Pick every line out of the entries below that has the string "floorplan", and copy it.

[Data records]
::::
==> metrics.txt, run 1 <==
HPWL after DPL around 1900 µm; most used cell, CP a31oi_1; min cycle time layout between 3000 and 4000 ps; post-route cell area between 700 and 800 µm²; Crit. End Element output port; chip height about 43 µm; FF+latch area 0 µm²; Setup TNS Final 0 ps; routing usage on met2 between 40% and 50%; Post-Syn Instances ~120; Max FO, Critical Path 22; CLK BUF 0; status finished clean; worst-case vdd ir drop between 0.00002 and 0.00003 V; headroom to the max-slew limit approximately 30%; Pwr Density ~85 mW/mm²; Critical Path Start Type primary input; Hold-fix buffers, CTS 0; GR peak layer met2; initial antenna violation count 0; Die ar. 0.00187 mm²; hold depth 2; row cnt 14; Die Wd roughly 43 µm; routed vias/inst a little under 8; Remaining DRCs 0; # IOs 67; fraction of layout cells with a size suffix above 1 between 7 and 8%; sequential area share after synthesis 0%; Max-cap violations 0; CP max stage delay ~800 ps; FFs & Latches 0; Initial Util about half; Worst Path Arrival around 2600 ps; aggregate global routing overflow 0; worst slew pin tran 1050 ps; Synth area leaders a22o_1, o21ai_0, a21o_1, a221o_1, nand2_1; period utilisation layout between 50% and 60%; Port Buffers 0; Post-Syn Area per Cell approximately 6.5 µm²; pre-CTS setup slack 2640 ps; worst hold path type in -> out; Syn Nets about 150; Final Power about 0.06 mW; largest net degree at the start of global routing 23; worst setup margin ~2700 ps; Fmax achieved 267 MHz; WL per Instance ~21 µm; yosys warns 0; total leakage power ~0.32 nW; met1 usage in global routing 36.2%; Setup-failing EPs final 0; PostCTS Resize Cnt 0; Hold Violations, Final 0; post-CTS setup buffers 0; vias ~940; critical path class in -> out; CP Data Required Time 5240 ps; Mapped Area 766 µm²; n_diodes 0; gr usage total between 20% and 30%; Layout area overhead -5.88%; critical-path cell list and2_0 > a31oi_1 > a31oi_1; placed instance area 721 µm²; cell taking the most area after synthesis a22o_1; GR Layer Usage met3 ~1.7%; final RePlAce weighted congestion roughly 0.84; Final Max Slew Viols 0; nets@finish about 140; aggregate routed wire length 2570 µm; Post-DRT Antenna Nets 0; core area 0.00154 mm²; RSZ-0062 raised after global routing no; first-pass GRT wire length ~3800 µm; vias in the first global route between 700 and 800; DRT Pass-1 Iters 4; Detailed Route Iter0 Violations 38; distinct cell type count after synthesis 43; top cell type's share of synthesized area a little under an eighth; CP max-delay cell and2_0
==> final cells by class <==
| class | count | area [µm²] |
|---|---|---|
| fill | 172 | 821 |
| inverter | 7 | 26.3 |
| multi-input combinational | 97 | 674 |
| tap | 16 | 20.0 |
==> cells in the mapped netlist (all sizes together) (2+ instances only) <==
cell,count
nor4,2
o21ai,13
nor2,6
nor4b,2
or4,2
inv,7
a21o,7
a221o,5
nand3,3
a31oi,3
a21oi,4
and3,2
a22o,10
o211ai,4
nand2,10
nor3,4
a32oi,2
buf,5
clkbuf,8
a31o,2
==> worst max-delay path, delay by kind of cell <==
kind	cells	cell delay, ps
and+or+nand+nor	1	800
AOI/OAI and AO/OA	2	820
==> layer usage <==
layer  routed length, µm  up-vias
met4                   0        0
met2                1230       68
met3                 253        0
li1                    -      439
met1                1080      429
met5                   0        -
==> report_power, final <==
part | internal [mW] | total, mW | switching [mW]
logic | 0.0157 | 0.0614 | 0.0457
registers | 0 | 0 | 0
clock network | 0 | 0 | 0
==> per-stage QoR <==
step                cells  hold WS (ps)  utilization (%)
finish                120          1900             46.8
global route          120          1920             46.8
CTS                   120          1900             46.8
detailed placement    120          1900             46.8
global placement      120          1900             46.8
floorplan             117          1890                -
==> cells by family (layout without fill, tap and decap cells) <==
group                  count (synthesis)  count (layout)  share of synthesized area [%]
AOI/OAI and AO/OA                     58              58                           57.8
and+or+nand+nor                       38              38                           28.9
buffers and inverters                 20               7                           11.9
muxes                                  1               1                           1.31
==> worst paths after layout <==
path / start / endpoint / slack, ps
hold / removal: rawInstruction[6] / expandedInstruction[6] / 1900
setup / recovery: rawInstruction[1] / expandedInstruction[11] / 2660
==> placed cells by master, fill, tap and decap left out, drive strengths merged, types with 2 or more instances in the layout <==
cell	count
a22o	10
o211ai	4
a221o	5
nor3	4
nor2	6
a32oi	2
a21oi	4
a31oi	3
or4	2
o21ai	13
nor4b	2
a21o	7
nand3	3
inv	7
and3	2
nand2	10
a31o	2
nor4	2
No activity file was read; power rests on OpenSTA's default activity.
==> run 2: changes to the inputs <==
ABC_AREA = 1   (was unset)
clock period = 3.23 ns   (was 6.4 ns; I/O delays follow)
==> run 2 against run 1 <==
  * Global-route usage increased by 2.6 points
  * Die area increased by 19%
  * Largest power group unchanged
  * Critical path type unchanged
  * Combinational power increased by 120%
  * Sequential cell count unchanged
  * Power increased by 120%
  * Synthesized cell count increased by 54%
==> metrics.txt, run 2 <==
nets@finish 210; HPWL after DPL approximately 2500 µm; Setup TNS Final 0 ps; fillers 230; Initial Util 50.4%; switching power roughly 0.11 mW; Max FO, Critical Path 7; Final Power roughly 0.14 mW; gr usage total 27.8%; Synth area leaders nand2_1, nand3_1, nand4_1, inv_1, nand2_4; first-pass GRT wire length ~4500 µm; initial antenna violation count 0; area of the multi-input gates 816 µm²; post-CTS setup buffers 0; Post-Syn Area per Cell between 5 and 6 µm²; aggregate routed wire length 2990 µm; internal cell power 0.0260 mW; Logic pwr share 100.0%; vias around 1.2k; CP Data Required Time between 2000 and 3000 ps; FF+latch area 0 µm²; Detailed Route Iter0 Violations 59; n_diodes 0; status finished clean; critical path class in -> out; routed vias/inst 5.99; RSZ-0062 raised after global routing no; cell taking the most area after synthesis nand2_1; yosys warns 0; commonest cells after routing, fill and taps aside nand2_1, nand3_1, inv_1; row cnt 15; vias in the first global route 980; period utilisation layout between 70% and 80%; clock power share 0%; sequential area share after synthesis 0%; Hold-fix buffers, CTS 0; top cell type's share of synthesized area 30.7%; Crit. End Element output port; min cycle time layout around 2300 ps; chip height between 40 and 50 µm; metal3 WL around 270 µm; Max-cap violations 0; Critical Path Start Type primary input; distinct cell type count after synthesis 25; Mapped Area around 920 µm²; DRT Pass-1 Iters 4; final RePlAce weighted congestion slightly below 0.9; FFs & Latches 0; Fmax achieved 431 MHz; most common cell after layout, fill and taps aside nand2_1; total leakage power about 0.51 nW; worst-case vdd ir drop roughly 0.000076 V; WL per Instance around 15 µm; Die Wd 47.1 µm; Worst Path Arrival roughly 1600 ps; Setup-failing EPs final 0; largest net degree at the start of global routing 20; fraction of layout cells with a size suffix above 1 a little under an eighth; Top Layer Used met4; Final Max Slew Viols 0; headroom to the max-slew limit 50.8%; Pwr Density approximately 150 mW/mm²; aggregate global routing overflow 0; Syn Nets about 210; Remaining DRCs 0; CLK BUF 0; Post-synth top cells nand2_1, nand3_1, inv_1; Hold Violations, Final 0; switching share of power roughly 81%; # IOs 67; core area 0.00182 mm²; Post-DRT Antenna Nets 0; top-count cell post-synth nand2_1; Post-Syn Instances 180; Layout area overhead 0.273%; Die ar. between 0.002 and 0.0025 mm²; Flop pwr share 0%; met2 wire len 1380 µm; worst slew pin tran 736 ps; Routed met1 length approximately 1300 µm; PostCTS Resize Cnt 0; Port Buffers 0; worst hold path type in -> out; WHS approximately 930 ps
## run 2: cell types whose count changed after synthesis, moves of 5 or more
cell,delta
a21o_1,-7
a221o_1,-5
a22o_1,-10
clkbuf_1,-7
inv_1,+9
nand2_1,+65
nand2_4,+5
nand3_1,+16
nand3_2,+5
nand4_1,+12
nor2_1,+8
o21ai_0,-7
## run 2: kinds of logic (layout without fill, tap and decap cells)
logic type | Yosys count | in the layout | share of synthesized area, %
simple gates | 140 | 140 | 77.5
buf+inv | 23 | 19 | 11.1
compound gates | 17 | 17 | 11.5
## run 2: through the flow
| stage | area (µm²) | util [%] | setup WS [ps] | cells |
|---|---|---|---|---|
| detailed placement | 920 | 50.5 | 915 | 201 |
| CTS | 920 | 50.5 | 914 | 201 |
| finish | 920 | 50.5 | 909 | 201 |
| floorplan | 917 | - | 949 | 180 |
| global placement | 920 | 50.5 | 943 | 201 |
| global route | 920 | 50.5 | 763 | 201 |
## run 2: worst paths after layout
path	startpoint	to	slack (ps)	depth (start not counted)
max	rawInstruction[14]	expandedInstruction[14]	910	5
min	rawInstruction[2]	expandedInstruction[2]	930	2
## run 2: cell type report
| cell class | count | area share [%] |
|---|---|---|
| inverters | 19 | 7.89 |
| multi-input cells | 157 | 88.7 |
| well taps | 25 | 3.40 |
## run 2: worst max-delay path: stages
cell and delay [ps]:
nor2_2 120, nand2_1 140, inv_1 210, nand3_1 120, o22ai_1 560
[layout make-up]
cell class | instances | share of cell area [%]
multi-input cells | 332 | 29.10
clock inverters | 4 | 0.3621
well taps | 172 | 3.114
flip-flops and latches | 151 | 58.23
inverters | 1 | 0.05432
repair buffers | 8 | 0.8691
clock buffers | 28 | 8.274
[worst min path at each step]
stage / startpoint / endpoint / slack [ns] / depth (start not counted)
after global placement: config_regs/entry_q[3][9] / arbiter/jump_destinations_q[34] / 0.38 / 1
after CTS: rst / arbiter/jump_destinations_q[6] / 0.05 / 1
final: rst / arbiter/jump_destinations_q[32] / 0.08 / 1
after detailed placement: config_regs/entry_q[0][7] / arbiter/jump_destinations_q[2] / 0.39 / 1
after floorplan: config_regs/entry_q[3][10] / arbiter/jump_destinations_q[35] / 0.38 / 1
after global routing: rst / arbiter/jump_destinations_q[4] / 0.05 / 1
<file path="config.mk">
export PLATFORM = sky130hd
export DESIGN_NAME = pci_axi_bridge
export DESIGN_NICKNAME = d
export VERILOG_FILES = /design/src/hw/pci_axi_pkg.sv /design/src/hw/axi_lite_engine.sv /design/src/hw/pci_axi_bridge.sv /design/src/hw/pci_target_front.sv /design/src/hw/xfer_fifo.sv
export VERILOG_INCLUDE_DIRS = /design/src /design/src/hw
export SDC_FILE = /design/constraint.sdc
export NUM_CORES = 1
export LEC_CHECK = 0
export BUFFER_PORTS_ARGS = -buffer_cell sky130_fd_sc_hd__buf_4
export CAP_MARGIN = 30
export CORE_ASPECT_RATIO = 1.75
export CORE_UTILIZATION = 33
export DETAILED_ROUTE_END_ITERATION = 16
export SETUP_SLACK_MARGIN = 0.3
export SYNTH_ARGS = -nofsm -noshare
export SYNTH_HDL_FRONTEND = slang
export SYNTH_SLANG_ARGS = --single-unit
export TNS_END_PERCENT = 1
</file>
<file path="constraint.sdc">
create_clock -name tgt_m_aclk -period 8.7 [get_ports tgt_m_aclk]
set_clock_uncertainty 0.2 [all_clocks]
set_input_delay 1.305 -clock tgt_m_aclk [delete_from_list [all_inputs] [get_ports tgt_m_aclk]]
set_output_delay 1.305 -clock tgt_m_aclk [all_outputs]
set_load 0.1 [all_outputs]
</file>
### src/hw/ilk_mgmt_decode.sv
/*
 * Management bus decoder
 * holds the indirect lane select and steers writes to one lane
 */
`timescale 1ns/1ps

module ilk_mgmt_decode
   import ilk_mgmt_pkg::*;
(
   input  logic       mgmt_clk,
   input  logic       rst,
   input  mgmt_addr_t mgmt_address,
   input  logic       mgmt_write,
   input  mgmt_data_t mgmt_datain,
   output lane_vec_t  lane_en,
   output lane_vec_t  sticky_clr_we
);

   lane_sel_t lane_sel;
   logic      sel_we;
   logic      clr_hit;

   // ####################
   // address match
   assign sel_we  = mgmt_write && (mgmt_address == addr_lane_sel);
   assign clr_hit = mgmt_write && (mgmt_address == addr_sticky);

   // ####################
   // indirect lane select register
   always_ff @(posedge mgmt_clk) begin
      if (rst) begin
         lane_sel <= '0;
      end else if (sel_we) begin
         lane_sel <= mgmt_datain[lane_sel_w-1:0];  // upper data bits ignored
      end
   end

   // one-hot decode
   // a value past the last lane selects nothing at all
   always_comb begin
      lane_en = '0;
      for (int i = 0; i < num_lanes; i++) begin
         if (lane_sel == lane_sel_t'(i)) begin
            lane_en[i] = 1'b1;
         end
      end
   end

   // clear strobe reaches the selected lane only
   assign sticky_clr_we = clr_hit ? lane_en : '0;

   // ####################
   // checks
   // no two lane slaves may drive the readback at once
   lane_en_onehot : assert property (
      @(posedge mgmt_clk) disable iff (rst)
      $onehot0(lane_en)
   ) else $error("lane_en has more than one lane selected");

endmodule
::::
### COMPLETED EXERCISE
floorplan             117          1890                -
| floorplan | 917 | - | 949 | 180 |
after floorplan: config_regs/entry_q[3][10] / arbiter/jump_destinations_q[35] / 0.38 / 1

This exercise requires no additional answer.